O projecto farol

by RNPD

“O inquérito feito pelo projecto Farol a 1002 pessoas mostra que 94% dos portugueses desconfiam ou confiam muito pouco na classe política, 89% nos partidos políticos, 84% na Assembleia da República e 90% nos governos. E, quando é pedido um diagnóstico do País, 46% consideram que as actuais condições económicas e sociais são “piores ou muito piores quando comparadas com a vida há 40 anos”. Em relação a um passado mais recente, 58% dos inquiridos entendem que a situação está pior ou muito pior do que antes da entrada na União Europeia.
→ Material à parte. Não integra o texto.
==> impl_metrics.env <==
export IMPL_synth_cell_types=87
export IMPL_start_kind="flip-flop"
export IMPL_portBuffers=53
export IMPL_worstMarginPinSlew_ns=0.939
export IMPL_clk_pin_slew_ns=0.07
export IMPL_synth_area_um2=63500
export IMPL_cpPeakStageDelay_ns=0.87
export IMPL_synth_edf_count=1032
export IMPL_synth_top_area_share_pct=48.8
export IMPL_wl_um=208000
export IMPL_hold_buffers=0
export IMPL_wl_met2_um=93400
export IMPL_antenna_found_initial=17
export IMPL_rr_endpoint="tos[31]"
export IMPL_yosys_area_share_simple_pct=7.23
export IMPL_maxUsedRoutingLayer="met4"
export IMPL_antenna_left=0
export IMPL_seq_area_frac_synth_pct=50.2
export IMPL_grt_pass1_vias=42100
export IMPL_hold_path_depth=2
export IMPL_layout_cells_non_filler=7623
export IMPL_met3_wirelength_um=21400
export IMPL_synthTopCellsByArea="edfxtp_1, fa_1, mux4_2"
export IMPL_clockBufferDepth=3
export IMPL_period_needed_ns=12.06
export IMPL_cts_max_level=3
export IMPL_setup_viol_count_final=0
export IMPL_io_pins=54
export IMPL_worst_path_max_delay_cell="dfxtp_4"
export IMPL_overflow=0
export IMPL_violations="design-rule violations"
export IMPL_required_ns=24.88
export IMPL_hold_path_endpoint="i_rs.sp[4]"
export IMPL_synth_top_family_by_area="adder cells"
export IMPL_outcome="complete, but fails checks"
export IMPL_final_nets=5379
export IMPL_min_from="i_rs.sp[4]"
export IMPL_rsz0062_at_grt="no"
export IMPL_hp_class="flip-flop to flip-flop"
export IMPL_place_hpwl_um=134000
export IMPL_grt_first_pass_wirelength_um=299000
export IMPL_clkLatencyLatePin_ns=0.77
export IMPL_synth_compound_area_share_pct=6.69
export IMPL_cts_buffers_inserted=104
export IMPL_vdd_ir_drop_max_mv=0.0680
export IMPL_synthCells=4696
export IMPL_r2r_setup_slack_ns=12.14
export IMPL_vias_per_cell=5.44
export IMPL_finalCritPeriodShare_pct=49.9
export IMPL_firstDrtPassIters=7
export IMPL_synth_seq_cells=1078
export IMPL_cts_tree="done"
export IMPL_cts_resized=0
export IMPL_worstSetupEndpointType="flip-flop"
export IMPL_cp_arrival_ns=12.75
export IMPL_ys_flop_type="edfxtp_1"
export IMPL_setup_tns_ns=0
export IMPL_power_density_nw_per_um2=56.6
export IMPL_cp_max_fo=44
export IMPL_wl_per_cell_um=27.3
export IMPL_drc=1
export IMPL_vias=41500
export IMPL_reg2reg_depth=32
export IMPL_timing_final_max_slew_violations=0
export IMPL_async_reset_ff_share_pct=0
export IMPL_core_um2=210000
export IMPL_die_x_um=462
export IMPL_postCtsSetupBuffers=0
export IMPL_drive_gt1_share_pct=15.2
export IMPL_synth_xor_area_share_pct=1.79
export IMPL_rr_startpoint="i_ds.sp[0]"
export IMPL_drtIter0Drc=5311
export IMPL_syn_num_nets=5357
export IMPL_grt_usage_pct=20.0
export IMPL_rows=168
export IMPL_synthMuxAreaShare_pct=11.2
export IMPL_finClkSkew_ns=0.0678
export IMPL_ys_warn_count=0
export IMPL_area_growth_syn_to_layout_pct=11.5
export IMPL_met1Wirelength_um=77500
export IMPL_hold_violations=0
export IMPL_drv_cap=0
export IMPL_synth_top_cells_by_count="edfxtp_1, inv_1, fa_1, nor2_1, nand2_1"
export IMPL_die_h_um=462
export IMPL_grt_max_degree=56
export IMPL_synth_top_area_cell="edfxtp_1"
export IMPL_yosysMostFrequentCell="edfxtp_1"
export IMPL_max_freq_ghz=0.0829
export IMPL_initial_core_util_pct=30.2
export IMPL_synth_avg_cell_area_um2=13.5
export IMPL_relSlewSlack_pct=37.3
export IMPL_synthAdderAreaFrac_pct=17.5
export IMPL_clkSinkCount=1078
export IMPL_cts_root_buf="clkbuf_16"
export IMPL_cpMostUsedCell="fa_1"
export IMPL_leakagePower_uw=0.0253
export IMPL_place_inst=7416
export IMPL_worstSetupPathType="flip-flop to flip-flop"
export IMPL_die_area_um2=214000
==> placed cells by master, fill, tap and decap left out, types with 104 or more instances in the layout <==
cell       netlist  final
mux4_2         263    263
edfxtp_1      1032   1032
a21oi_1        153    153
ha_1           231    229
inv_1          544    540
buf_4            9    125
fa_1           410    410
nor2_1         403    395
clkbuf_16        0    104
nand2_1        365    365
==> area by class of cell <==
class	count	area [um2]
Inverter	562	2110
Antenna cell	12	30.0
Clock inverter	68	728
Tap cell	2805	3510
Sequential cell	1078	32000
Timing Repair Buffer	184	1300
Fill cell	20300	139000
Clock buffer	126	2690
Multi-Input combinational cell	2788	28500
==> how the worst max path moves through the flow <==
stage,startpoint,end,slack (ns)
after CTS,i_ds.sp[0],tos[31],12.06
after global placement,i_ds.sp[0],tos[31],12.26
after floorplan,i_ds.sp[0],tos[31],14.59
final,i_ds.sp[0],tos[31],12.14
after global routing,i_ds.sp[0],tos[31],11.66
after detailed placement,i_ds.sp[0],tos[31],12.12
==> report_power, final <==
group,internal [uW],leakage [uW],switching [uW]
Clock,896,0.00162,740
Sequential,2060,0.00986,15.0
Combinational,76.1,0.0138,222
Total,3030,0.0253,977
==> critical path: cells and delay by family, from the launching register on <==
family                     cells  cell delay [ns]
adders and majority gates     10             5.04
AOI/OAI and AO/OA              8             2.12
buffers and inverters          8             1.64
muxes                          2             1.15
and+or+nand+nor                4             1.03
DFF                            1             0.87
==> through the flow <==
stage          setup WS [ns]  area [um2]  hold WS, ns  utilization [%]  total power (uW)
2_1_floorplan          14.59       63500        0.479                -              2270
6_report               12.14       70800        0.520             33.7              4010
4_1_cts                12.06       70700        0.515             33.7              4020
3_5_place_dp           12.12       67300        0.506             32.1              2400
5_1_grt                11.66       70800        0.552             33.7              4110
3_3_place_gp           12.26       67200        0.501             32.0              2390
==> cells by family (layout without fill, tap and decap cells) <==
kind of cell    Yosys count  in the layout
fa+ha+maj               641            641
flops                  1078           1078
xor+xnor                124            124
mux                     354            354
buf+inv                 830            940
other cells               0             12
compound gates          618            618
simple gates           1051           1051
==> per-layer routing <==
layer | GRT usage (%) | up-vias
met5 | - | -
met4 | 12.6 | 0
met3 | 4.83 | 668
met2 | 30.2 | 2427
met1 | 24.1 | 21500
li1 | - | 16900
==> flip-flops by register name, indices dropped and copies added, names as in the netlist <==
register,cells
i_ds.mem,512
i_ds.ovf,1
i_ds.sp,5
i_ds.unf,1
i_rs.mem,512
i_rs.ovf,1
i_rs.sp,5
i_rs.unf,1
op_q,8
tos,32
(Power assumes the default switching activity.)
E o pessimismo é elevado em relação aos próximos dez anos: 53% admitem que a situação económica será pior ou muito pior.”

Resultados do inquérito do Projecto Farol sobre a situação do país

O “Projecto Farol” é um lóbi criado pelos mesmos do costume e com a agenda política do costume, não traz nada de novo à vida política nacional e não propõe qualquer alteração de paradigma político-económico, visa penas defender alguns interesses bem instalados na sociedade portuguesa e não podemos deixar de manifestar o nosso desdém pela análise que alguns dos alarves endinheirados ligados a esse projecto pretenderam fazer dos resultados acima transcritos. Desacreditar os resultados afirmando que são fruto da ignorância das pessoas, como se eles fossem parte de uma elite intelectual superior, única capaz de alcançar a verdade, enquanto todos os outros que deles discordam fossem parte de uma massa de estúpidos, é de uma baixeza assinalável. Mas, no fundo, nada disso é assim tão surpreendente, afinal de contas, não há dúvida de que o 25 de Abril foi óptimo para alguns dos mentores do “Projecto Farol”. Belmiro de Azevedo é um desses casos, homem que no Portugal democrático se passeia nas televisões com fama de grande empreendedor quando na realidade não passa de um novo-rico dono de hipermercados e cadeias de retalho que contribuem mais para aumentar a dependência nacional da importação de bens de consumo do que outra coisa qualquer, sem nada produzir que traga verdadeiramente valor acrescentado ao país e quanto a Daniel Proença de Carvalho, o excelso regime democrático permitiu, só a título de exemplo, que passasse a ganhar, em média, 15.800 euros de cada vez que perde uma hora ou duas do seu precioso tempo em reuniões de empresas do PSI 20 como “administrador não executivo”. Como é que não haviam de vir a terreiro cheios de indignação em defesa daquilo que lhes garante os privilégios vergonhosos? Paciência para eles…enquanto isso Salazar vai rindo do fundo da sua tumba. Qualquer um com responsabilidades político/empresariais neste regime, a quem restasse resíduo de dignidade, coraria de vergonha e faria uma reflexão séria sobre o estado a que chegou o sistema, mas aqueles a quem a vergonha já nada diz, limitam-se, como habitualmente, a criticar quem não vota como pretenderiam.